May 5, 2014; Pittsburgh, PA, USA; Pittsburgh Pirates starting pitcher Jeff Locke (49) reacts in the dugout after being removed from the game against the San Francisco Giants during the sixth inning at PNC Park. Mandatory Credit: Charles LeClaire-USA TODAY Sports

Disappointments in the AL East and NL Central

What do you get when you take the defending champs in each league, half of last year’s playoff field and half of the top 5 finishers in last year’s MVP voting in each league? You get two of the most disappointing divisions in baseball. The NL Central and AL East are two divisions that have been ravaged by injury, regression and under-performance.

Disappointment is when reality does not live up to perception, so we will start with perception.

Entering the season, most of the experts from sites like ESPN.com, MLB.com and SI.com picked multiple playoff teams from each of these two divisions. And there is no reason for them to to pick otherwise. The Reds and Red Sox remained mostly unchanged, and each of them are coming off playoff appearances. The Cardinals and Yankees added players across the diamond, and although the Yankees lost Robinson Cano they had a deeper lineup and a new ace in Masahiro Tanaka. The Pirates and Rays sat on their hands during the offseason, but they both hoped a stock of young players would carry them once again.

So why not pick two or three teams for the playoffs? Because injuries and slowed development can strike anywhere.

As Jen Rainwater wrote late last night, the Boston Red Sox have lost nine games in a row and are basement dwellers in the AL East.

The St. Louis Cardinals are 21st in runs scored and 19th in bullpen ERA. They have not been able to recreate the RISP dominance and the young arms in the bullpen have looked fatigued.

The Yankees elderly players are breaking down, under-performing or just not doing the job. Carlos Beltran and Mark Teixeira have been hit with injuries and Derek Jeter‘s performance has prompted people to question his playing time.

The Reds have also been dealing with injuries. Joey Votto, Jay Bruce, Aroldis Chapman, Tony Cingrani, Devin Mesoraco and Mat Latos have all been placed on the DL this year which has affected their offense (28th in baseball in runs) and bullpen (last in the NL in bullpen ERA).

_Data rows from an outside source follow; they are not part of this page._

==> src/rtl/ex_mem_stage.sv <==
// EX/MEM pipeline register built as a two-entry skid buffer (main + skid).
// Classifies overflow / misaligned load / misaligned store at accept time,
// squashes side effects of excepting entries and drops younger entries until
// a flush clears the pending exception.
module ex_mem_stage (
  input  logic               clk,
  input  logic               rst_n,
  ex_mem_stage_if.slave      bus
);

  typedef enum logic [1:0] {
    CAUSE_NONE  = 2'b00,
    CAUSE_OVF   = 2'b01,
    CAUSE_LOAD  = 2'b10,
    CAUSE_STORE = 2'b11
  } cause_e;

  typedef struct packed {
    logic [31:0] result;
    logic [7:0]  status;
    logic [31:0] pc;
    logic [4:0]  rd;
    logic [31:0] store_data;
    logic        reg_write;
    logic        mem_read;
    logic        mem_write;
    logic        exc;
    cause_e      cause;
  } entry_t;

  entry_t main_q, main_n;
  entry_t skid_q, skid_n;
  entry_t in_entry;
  logic   main_valid_q, main_valid_n;
  logic   skid_valid_q, skid_valid_n;
  logic   exc_pending_q, exc_pending_n;
  logic   ex_ready_q, ex_ready_n;
  logic   take;
  logic   xfer;

  // Accepts while an exception is pending are consumed but never stored.
  assign take = bus.ex_valid && ex_ready_q && !exc_pending_q;
  assign xfer = main_valid_q && bus.mem_ready;

  // Build the incoming entry: classify the exception and squash side effects.
  always_comb begin
    in_entry            = '0;
    in_entry.result     = bus.ex_result;
    in_entry.status     = bus.ex_status;
    in_entry.pc         = bus.ex_pc;
    in_entry.rd         = bus.ex_rd;
    in_entry.store_data = bus.ex_store_data;
    in_entry.reg_write  = bus.ex_reg_write;
    in_entry.mem_read   = bus.ex_mem_read;
    in_entry.mem_write  = bus.ex_mem_write;
    in_entry.cause      = CAUSE_NONE;
    if (bus.ex_ovf_trap && bus.ex_status[6])
      in_entry.cause = CAUSE_OVF;
    else if (bus.ex_mem_read && bus.ex_status[3])
      in_entry.cause = CAUSE_LOAD;
    else if (bus.ex_mem_write && bus.ex_status[3])
      in_entry.cause = CAUSE_STORE;
    in_entry.exc = (in_entry.cause != CAUSE_NONE);
    if (in_entry.exc) begin
      in_entry.reg_write = 1'b0;
      in_entry.mem_read  = 1'b0;
      in_entry.mem_write = 1'b0;
    end
  end

  // Next-state for the two entries, the pending-exception flag and ex_ready.
  always_comb begin
    main_n        = main_q;
    skid_n        = skid_q;
    main_valid_n  = main_valid_q;
    skid_valid_n  = skid_valid_q;
    exc_pending_n = exc_pending_q;
    if (bus.flush) begin
      main_valid_n  = 1'b0;
      skid_valid_n  = 1'b0;
      exc_pending_n = 1'b0;
    end else begin
      if (xfer) begin
        // Skid holds the older entry, so it refills main ahead of any accept;
        // a real accept cannot coincide because ex_ready is low while skid is
        // full (except under exc_pending, where accepts are discarded anyway).
        if (skid_valid_q) begin
          main_n       = skid_q;
          skid_valid_n = 1'b0;
        end else if (take) begin
          main_n = in_entry;
        end else begin
          main_valid_n = 1'b0;
        end
      end else if (take) begin
        if (!main_valid_q) begin
          main_n       = in_entry;
          main_valid_n = 1'b1;
        end else begin
          skid_n       = in_entry;
          skid_valid_n = 1'b1;
        end
      end
      if (take && in_entry.exc)
        exc_pending_n = 1'b1;
    end
    // Registered ready: low only when skid will be full and entries still count.
    ex_ready_n = exc_pending_n || !skid_valid_n;
  end

  // State register with synchronous active-low reset.
  always_ff @(posedge clk) begin
    if (!rst_n) begin
      main_q        <= '0;
      skid_q        <= '0;
      main_valid_q  <= 1'b0;
      skid_valid_q  <= 1'b0;
      exc_pending_q <= 1'b0;
      ex_ready_q    <= 1'b1;
    end else begin
      main_q        <= main_n;
      skid_q        <= skid_n;
      main_valid_q  <= main_valid_n;
      skid_valid_q  <= skid_valid_n;
      exc_pending_q <= exc_pending_n;
      ex_ready_q    <= ex_ready_n;
    end
  end

  assign bus.ex_ready       = ex_ready_q;
  assign bus.mem_valid      = main_valid_q;
  assign bus.mem_result     = main_q.result;
  assign bus.mem_status     = main_q.status;
  assign bus.mem_rd         = main_q.rd;
  assign bus.mem_store_data = main_q.store_data;
  assign bus.mem_reg_write  = main_q.reg_write;
  assign bus.mem_mem_read   = main_q.mem_read;
  assign bus.mem_mem_write  = main_q.mem_write;
  assign bus.exc_valid      = main_valid_q && main_q.exc;
  assign bus.exc_epc        = main_q.pc;
  assign bus.exc_cause      = (main_valid_q && main_q.exc) ? main_q.cause : CAUSE_NONE;

endmodule
<file path="config.mk">
export PLATFORM = sky130hd
export DESIGN_NAME = mpsoc_spram_arbiter
export DESIGN_NICKNAME = d
export VERILOG_FILES = /design/src/rtl/mpsoc_spram_arbiter_pkg.sv /design/src/rtl/mpsoc_spram_arbiter_rr.sv /design/src/rtl/mpsoc_spram_arbiter.sv
export SDC_FILE = /design/constraint.sdc
export NUM_CORES = 1
export LEC_CHECK = 0
export CAP_MARGIN = 10
export CORE_UTILIZATION = 42
export DETAILED_ROUTE_END_ITERATION = 8
export DONT_BUFFER_PORTS = 1
export PLACE_DENSITY = 0.65
export RECOVER_POWER = 50
export SLEW_MARGIN = 20
export SYNTH_ARGS = -nofsm -noshare
export SYNTH_HDL_FRONTEND = slang
export SYNTH_SLANG_ARGS = --single-unit
</file>
<file path="constraint.sdc">
create_clock -name mclk -period 2.9 [get_ports mclk]
set_clock_uncertainty 0.05 [all_clocks]
set_input_delay 0.29 -clock mclk [delete_from_list [all_inputs] [get_ports mclk]]
set_output_delay 0.29 -clock mclk [all_outputs]
set_load 0.005 [all_outputs]
</file>
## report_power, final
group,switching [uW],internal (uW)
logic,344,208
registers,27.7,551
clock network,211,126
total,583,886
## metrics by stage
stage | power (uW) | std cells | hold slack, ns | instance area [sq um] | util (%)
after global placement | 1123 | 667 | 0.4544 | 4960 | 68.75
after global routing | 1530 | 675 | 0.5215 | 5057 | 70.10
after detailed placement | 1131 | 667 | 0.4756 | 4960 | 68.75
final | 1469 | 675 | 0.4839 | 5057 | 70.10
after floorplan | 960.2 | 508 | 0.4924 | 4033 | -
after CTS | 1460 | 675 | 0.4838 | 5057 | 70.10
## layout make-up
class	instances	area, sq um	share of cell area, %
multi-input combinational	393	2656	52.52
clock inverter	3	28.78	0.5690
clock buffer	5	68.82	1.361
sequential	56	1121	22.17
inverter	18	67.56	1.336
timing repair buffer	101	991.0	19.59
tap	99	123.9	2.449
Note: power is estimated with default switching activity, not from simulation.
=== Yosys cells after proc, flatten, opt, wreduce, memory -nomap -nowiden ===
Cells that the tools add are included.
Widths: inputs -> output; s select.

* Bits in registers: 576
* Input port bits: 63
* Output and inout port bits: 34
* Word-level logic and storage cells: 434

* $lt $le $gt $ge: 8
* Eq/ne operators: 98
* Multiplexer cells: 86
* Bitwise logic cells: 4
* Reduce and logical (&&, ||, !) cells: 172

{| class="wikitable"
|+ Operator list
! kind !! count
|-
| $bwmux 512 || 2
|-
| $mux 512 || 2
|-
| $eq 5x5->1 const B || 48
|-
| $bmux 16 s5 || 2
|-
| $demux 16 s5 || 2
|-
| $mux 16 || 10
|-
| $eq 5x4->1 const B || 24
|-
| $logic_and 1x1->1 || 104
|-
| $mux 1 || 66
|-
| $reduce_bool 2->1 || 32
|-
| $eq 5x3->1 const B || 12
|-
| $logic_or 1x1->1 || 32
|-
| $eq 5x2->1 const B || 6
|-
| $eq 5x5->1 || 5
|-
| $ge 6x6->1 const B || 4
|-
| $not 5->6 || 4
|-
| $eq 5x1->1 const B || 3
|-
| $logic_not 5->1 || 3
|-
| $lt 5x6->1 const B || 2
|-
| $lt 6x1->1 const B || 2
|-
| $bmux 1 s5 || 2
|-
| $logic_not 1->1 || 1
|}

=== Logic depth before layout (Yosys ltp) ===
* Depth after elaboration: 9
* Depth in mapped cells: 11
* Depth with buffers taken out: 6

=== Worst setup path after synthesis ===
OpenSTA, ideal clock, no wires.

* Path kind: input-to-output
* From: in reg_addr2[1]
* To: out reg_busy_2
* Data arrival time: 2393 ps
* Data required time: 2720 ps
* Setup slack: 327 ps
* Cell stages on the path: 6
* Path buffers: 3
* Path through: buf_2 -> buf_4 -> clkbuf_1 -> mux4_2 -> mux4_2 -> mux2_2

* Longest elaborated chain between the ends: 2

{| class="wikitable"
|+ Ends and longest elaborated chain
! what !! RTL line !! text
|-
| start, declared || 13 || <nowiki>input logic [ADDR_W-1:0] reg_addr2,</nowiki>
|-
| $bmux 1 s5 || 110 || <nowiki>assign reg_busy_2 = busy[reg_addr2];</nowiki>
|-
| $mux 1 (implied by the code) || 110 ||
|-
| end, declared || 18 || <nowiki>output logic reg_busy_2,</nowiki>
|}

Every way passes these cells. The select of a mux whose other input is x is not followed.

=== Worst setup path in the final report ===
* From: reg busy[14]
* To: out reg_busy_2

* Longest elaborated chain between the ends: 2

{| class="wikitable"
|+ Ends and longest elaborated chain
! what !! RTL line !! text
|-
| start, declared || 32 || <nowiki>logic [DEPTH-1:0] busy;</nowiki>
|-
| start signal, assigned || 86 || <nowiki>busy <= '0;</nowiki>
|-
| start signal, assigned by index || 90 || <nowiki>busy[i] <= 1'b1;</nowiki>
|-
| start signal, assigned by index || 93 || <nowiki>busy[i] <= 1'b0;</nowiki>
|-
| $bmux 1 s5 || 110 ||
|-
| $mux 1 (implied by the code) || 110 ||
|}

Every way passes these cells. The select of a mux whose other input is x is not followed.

The Pirates have just been bad. They have the fewest wins by starters, they have the 23rd ranked offense and heavily used bullpen. Their lack of production from the right field position has resulted in fans clamoring for Gregory Polanco‘s promotion to the majors.

The Rays have been lacking in just about every aspect of the game. Their team ERA (3.93) is the highest it has been since 2009, a middling offense (16th in runs scored) and almost no running game(19 steals).

With the end of May in sight, these two disappointing divisions are still in position to send multiple teams to the playoffs. This is due to the surprise teams that lead each division.

The Toronto Blue Jays are flying high, having won five in a row, including a sweep in Boston of the Red Sox. The team has taken off in recent weeks the only way they know how, hitting home runs. They currently lead baseball in home runs and have hit nine more than any other team in the month of May. The power surge has helped them become one of baseball’s highest scoring teams (4th in MLB in runs) which has been enough to support a weak pitching staff (25th in ERA). Home runs are not a way to get consistent wins, but when every player in your lineup has home run power you have a much better chance.

The Brewers have been equally surprising in the NL Central, but in an exact opposite way. The Brewers jumped out to an extremely hot start. At 21-9 the Brewers were baseball’s best team through 30 games. They used a combination of quick striking offense and a strong starting rotation to build a six game lead. A free-swinging offense is bound to go through ups and downs, and the month of May has been a down one. The Brewers are 23rd in baseball in runs scored in the month and have three times as many strikeouts(180) as they do walks(57). The Cardinals are charging hard, having won nine of their last dozen games and now trail by one and a half games.

With disappointment running rampant in two of the surprising weak divisions and two surprising leaders, the rest of the season will be exciting. Will the projected powers be able to chase down the current leaders? Will the defending World Series champs fail to make the playoffs for the second straight season? We will see over the next 4 months.